Basically, update all your stuff.
The entire computing industry is moving quickly to patch the vulnerabilities, so you should install an update if you see one available on your PC, smartphone or tablet (most of the time anyway). This doesn’t just apply to your OS however, and extends to your system’s firmware, web browser, software, and anti-virus as well.
Unfortunately, there's no one-size-fits-all solution for this. Meltdown can be resolved with OS patches, but Spectre requires individual software vendors to update their own apps.
Spectre is also far harder to pin down. It requires a complete redesign of CPU hardware to fix, so even though it's possible to prevent specific known exploits through software patches, Spectre may hang over us for a while yet.

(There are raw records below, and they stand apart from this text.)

[src/hw/rtl/uaat_pkg.sv]
`timescale 1ns / 1ps
`default_nettype none
// ----------------------------------------------------------------------------
// uaat_pkg
// Shared types, codes and constants of the user activity aging table.
// ----------------------------------------------------------------------------
package uaat_pkg;

  localparam int unsigned SlotsDefault = 16;
  localparam int unsigned UserW        = 16;
  localparam int unsigned TimeW        = 32;
  localparam int unsigned SlotW        = 4;

  // Five minutes in milliseconds.
  localparam logic [TimeW-1:0] TimeoutReset = TimeW'(5 * 60 * 1000);

  typedef enum logic {
    OP_MARK  = 1'b0,
    OP_QUERY = 1'b1
  } op_e;

  typedef enum logic [2:0] {
    ACT_REFRESH  = 3'd0,
    ACT_INSERT   = 3'd1,
    ACT_RECYCLE  = 3'd2,
    ACT_IGNORE   = 3'd3,
    ACT_ACTIVE   = 3'd4,
    ACT_EXPIRED  = 3'd5,
    ACT_NOTFOUND = 3'd6
  } action_e;

  typedef struct packed {
    op_e                     op;
    logic signed [UserW-1:0] user_id;
    logic [TimeW-1:0]        now_ms;
  } req_t;

  typedef struct packed {
    action_e          action;
    logic             is_active;
    logic [SlotW-1:0] slot;
  } res_t;

  typedef struct packed {
    logic [UserW-1:0] user;
    logic [TimeW-1:0] last_seen;
  } entry_t;

endpackage
`default_nettype wire

[src/hw/rtl/uaat_engine.sv]
`timescale 1ns / 1ps
`default_nettype none
// ----------------------------------------------------------------------------
// uaat_engine
// Table memory, valid bits and the scan/decide sequencer. One linear pass
// over the memory finds the first match, the lowest free slot and the oldest
// entry; the decide state writes back and hands out the result.
// ----------------------------------------------------------------------------
module uaat_engine
  import uaat_pkg::*;
#(
  parameter int unsigned Slots = SlotsDefault
) (
  input  wire logic             clk_i,
  input  wire logic             rst_ni,
  input  wire logic [TimeW-1:0] timeout_i,
  input  wire logic             req_valid_i,
  output logic                  req_ready_o,
  input  wire req_t             req_i,
  output logic                  res_valid_o,
  input  wire logic             res_ready_i,
  output res_t                  res_o
);

  localparam int unsigned IdxW = $clog2(Slots);
  localparam logic [IdxW:0] SlotsCnt = (IdxW + 1)'(Slots);

  typedef enum logic [1:0] {
    ST_IDLE,
    ST_SCAN,
    ST_DECIDE
  } state_e;

  state_e           state_q;
  req_t             req_q;
  logic [IdxW:0]    cnt_q;
  logic             rd_pend_q;
  logic [IdxW-1:0]  rd_idx_q;
  entry_t           rd_data_q;
  logic             found_q;
  logic [IdxW-1:0]  match_idx_q;
  logic [TimeW-1:0] match_ts_q;
  logic             free_q;
  logic [IdxW-1:0]  free_idx_q;
  logic [IdxW-1:0]  old_idx_q;
  logic [TimeW-1:0] old_ts_q;
  logic             valid_q [Slots];
  entry_t           mem [Slots];

  logic             mem_re;
  logic             rd_hit;
  logic             rd_free;
  logic             rd_older;
  logic [UserW-1:0] user_u;
  logic [TimeW-1:0] age;
  logic             fire;
  logic             wr_en;
  logic             set_valid;
  logic             clr_valid;
  logic [IdxW-1:0]  wr_idx;
  res_t             res;

  assign user_u   = $unsigned(req_q.user_id);
  assign mem_re   = (state_q == ST_SCAN) && (cnt_q < SlotsCnt);
  assign rd_hit   = rd_pend_q && valid_q[rd_idx_q] && (rd_data_q.user == user_u);
  assign rd_free  = rd_pend_q && !valid_q[rd_idx_q];
  assign rd_older = rd_pend_q && ((rd_idx_q == '0) || (rd_data_q.last_seen < old_ts_q));
  assign age      = req_q.now_ms - match_ts_q;

  assign req_ready_o = (state_q == ST_IDLE);
  assign res_valid_o = (state_q == ST_DECIDE);
  assign fire        = (state_q == ST_DECIDE) && res_ready_i;
  assign res_o       = res;

  // Pick the outcome from what the scan collected.
  always_comb begin
    res.action    = ACT_IGNORE;
    res.is_active = 1'b0;
    res.slot      = '0;
    wr_en         = 1'b0;
    set_valid     = 1'b0;
    clr_valid     = 1'b0;
    wr_idx        = match_idx_q;
    unique case (req_q.op)
      OP_MARK: begin
        if ((req_q.user_id == '0) || req_q.user_id[UserW-1]) begin
          res.action = ACT_IGNORE;
        end else if (found_q) begin
          res.action = ACT_REFRESH;
          res.slot   = SlotW'(match_idx_q);
          wr_en      = 1'b1;
        end else if (free_q) begin
          res.action = ACT_INSERT;
          res.slot   = SlotW'(free_idx_q);
          wr_idx     = free_idx_q;
          wr_en      = 1'b1;
          set_valid  = 1'b1;
        end else begin
          res.action = ACT_RECYCLE;
          res.slot   = SlotW'(old_idx_q);
          wr_idx     = old_idx_q;
          wr_en      = 1'b1;
          set_valid  = 1'b1;
        end
      end
      OP_QUERY: begin
        if (!found_q) begin
          res.action = ACT_NOTFOUND;
        end else if (age <= timeout_i) begin
          res.action    = ACT_ACTIVE;
          res.is_active = 1'b1;
          res.slot      = SlotW'(match_idx_q);
        end else begin
          res.action = ACT_EXPIRED;
          res.slot   = SlotW'(match_idx_q);
          clr_valid  = 1'b1;
        end
      end
      default: begin
        res.action = ACT_IGNORE;
      end
    endcase
  end

  // Table memory: one write port, one registered read port.
  always_ff @(posedge clk_i) begin
    if (fire && wr_en) begin
      mem[wr_idx] <= '{user: user_u, last_seen: req_q.now_ms};
    end
    if (mem_re) begin
      rd_data_q <= mem[cnt_q[IdxW-1:0]];
    end
  end

  always_ff @(posedge clk_i or negedge rst_ni) begin
    if (!rst_ni) begin
      valid_q <= '{default: 1'b0};
    end else if (fire) begin
      if (set_valid) begin
        valid_q[wr_idx] <= 1'b1;
      end else if (clr_valid) begin
        valid_q[match_idx_q] <= 1'b0;
      end
    end
  end

  always_ff @(posedge clk_i or negedge rst_ni) begin
    if (!rst_ni) begin
      state_q   <= ST_IDLE;
      cnt_q     <= '0;
      rd_pend_q <= 1'b0;
      found_q   <= 1'b0;
      free_q    <= 1'b0;
    end else begin
      unique case (state_q)
        ST_IDLE: begin
          if (req_valid_i) begin
            cnt_q   <= '0;
            found_q <= 1'b0;
            free_q  <= 1'b0;
            state_q <= ST_SCAN;
          end
        end
        ST_SCAN: begin
          if (mem_re) begin
            cnt_q <= cnt_q + 1'b1;
          end
          rd_pend_q <= mem_re;
          if (rd_hit) begin
            found_q <= 1'b1;
          end
          if (rd_free) begin
            free_q <= 1'b1;
          end
          // Leave once the last read has been looked at.
          if (!mem_re && !rd_pend_q) begin
            state_q <= ST_DECIDE;
          end
        end
        ST_DECIDE: begin
          if (res_ready_i) begin
            state_q <= ST_IDLE;
          end
        end
        default: begin
          state_q <= ST_IDLE;
        end
      endcase
    end
  end

  always_ff @(posedge clk_i) begin
    if (req_valid_i && (state_q == ST_IDLE)) begin
      req_q <= req_i;
    end
    rd_idx_q <= cnt_q[IdxW-1:0];
    if (rd_hit && !found_q) begin
      match_idx_q <= rd_idx_q;
      match_ts_q  <= rd_data_q.last_seen;
    end
    if (rd_free && !free_q) begin
      free_idx_q <= rd_idx_q;
    end
    if (rd_older) begin
      old_idx_q <= rd_idx_q;
      old_ts_q  <= rd_data_q.last_seen;
    end
  end

endmodule
`default_nettype wire

[src/hw/rtl/user_activity_aging_table.sv]
`timescale 1ns / 1ps
`default_nettype none
// ----------------------------------------------------------------------------
// user_activity_aging_table
// Table of user ids with last-seen timestamps, marked and queried by stream.
//
// Input stream: tuser carries the opcode (mark or query), tdata carries the
// signed user id and the current millisecond time. Output stream: one result
// item per input item; tuser carries the action code, tdata the active flag
// and the slot index.
// The timeout register is written through cfg_we_i / cfg_wdata_i; the user must
// write it only while the block is idle, as the block itself does not enforce
// this. Reset loads five minutes. For each item the table memory is read one
// entry per cycle in a single pass, the read pipeline drains, the decide state
// writes back, and the idle state takes the next item.
// The output register lets the next item be accepted while a result waits;
// if the receiver keeps stalling, the second result holds in the engine and
// no further item is taken.
// Reset clears every valid bit at once; no clearing pass is needed.
// ----------------------------------------------------------------------------
module user_activity_aging_table
  import uaat_pkg::*;
#(
  parameter int unsigned SLOTS = SlotsDefault
) (
  input  wire logic        clk_i,
  input  wire logic        rst_ni,
  input  wire logic        cfg_we_i,
  input  wire logic [31:0] cfg_wdata_i,      // timeout_ms
  input  wire logic        s_axis_tvalid_i,
  output logic             s_axis_tready_o,
  input  wire logic [47:0] s_axis_tdata_i,   // [15:0] user_id, [47:16] now_ms
  input  wire logic        s_axis_tuser_i,   // [0] opcode
  output logic             m_axis_tvalid_o,
  input  wire logic        m_axis_tready_i,
  output logic [7:0]       m_axis_tdata_o,   // [0] is_active, [4:1] slot, [7:5] zero
  output logic [2:0]       m_axis_tuser_o    // [2:0] action
);

  logic [TimeW-1:0] timeout_q;
  req_t             req;
  logic             res_valid;
  logic             res_ready;
  res_t             res;
  logic             out_valid_q;
  res_t             out_q;

  always_ff @(posedge clk_i or negedge rst_ni) begin
    if (!rst_ni) begin
      timeout_q <= TimeoutReset;
    end else if (cfg_we_i) begin
      timeout_q <= cfg_wdata_i;
    end
  end

  assign req.op      = op_e'(s_axis_tuser_i);
  assign req.user_id = s_axis_tdata_i[UserW-1:0];
  assign req.now_ms  = s_axis_tdata_i[UserW +: TimeW];

  uaat_engine #(
    .Slots(SLOTS)
  ) u_engine (
    .clk_i       (clk_i),
    .rst_ni      (rst_ni),
    .timeout_i   (timeout_q),
    .req_valid_i (s_axis_tvalid_i),
    .req_ready_o (s_axis_tready_o),
    .req_i       (req),
    .res_valid_o (res_valid),
    .res_ready_i (res_ready),
    .res_o       (res)
  );

  // Output register: load when empty or being drained.
  assign res_ready = !out_valid_q || m_axis_tready_i;

  always_ff @(posedge clk_i or negedge rst_ni) begin
    if (!rst_ni) begin
      out_valid_q <= 1'b0;
    end else if (res_ready) begin
      out_valid_q <= res_valid;
    end
  end

  always_ff @(posedge clk_i) begin
    if (res_ready && res_valid) begin
      out_q <= res;
    end
  end

  assign m_axis_tvalid_o = out_valid_q;
  assign m_axis_tdata_o  = {3'b000, out_q.slot, out_q.is_active};
  assign m_axis_tuser_o  = out_q.action;

endmodule
`default_nettype wire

So do the software patches really work?
They do, but there are further caveats attached. Intel released a firmware update for Spectre variant 2, but the “fix” ended up causing problems like reboots and data loss. Ultimately, Intel ended up advising users not to install the available patch until more stable microcode updates were available.
In response, Microsoft released an emergency Windows patch that disabled the flawed Spectre fix, but that took the form of an optional update. Fortunately, Intel has begun rolling out new Spectre patches for its 6th-, 7th-, and 8th-generation CPUs, and these should be a lot more stable.
It's not all good news however, and it turns out that the patches can result in up to a 30 percent performance hit. That’s because they enforce a new level of virtual isolation between the kernel and processor, so requests between the two have to take an even longer route.
That said, Intel says the extent of the slowdown depends on the workload in question and average PC users should not notice it. How old your PC is appears to matter too, and Microsoft says that users running 6th-, 7th-, and 8th-generation chips and Windows 10 should be relatively unaffected.
And fortunately for gamers, there has been little indication that games will suffer.
So… what’s the real solution?
While Meltdown can technically be fixed with software updates, Spectre requires a complete hardware redesign in order to be properly resolved (even if software mitigations do exist). Meltdown is the more talked about problem because Spectre is so much harder to execute, but that doesn’t mean that it can be ignored.
Speculative execution has been an important piece of processor design for over two decades, and it’s responsible for countless performance improvements. Manufacturers will now need to rethink the fundamentals of processor design, and you can be sure that the next generation of chips will be quite different at the hardware level.
The good news is that we may not have to wait that long for a solution. In January, Intel confirmed that silicon-based changes would begin appearing in chips this year.
How worried should I be?
Well, there is still no evidence that the vulnerabilities have been successfully exploited by attackers, but that may change now that the details are public. Meltdown also requires malware to be installed on your PC, so you can stay safe by making sure your anti-virus software is updated and having a modicum of good sense while surfing the web (only download software from trusted sources!).
Having said that, anti-virus testing firm AV-TEST reported 139 code samples that appear to be trying to take advantage of the vulnerabilities. Basically, it looks like attackers are in the early stages of figuring out how to exploit Meltdown/Spectre, so the silicon-based fixes cannot come soon enough.
But ultimately, it looks like most consumers are going to be okay, assuming they patch their systems.
Android users might be more vulnerable though, because of the notoriously slow pace at which manufacturers push out updates. Google has already put out a patch, and some versions of the Samsung Galaxy S8 and Note 8 have been updated, but chances are that plenty of other Android devices will still remain exposed.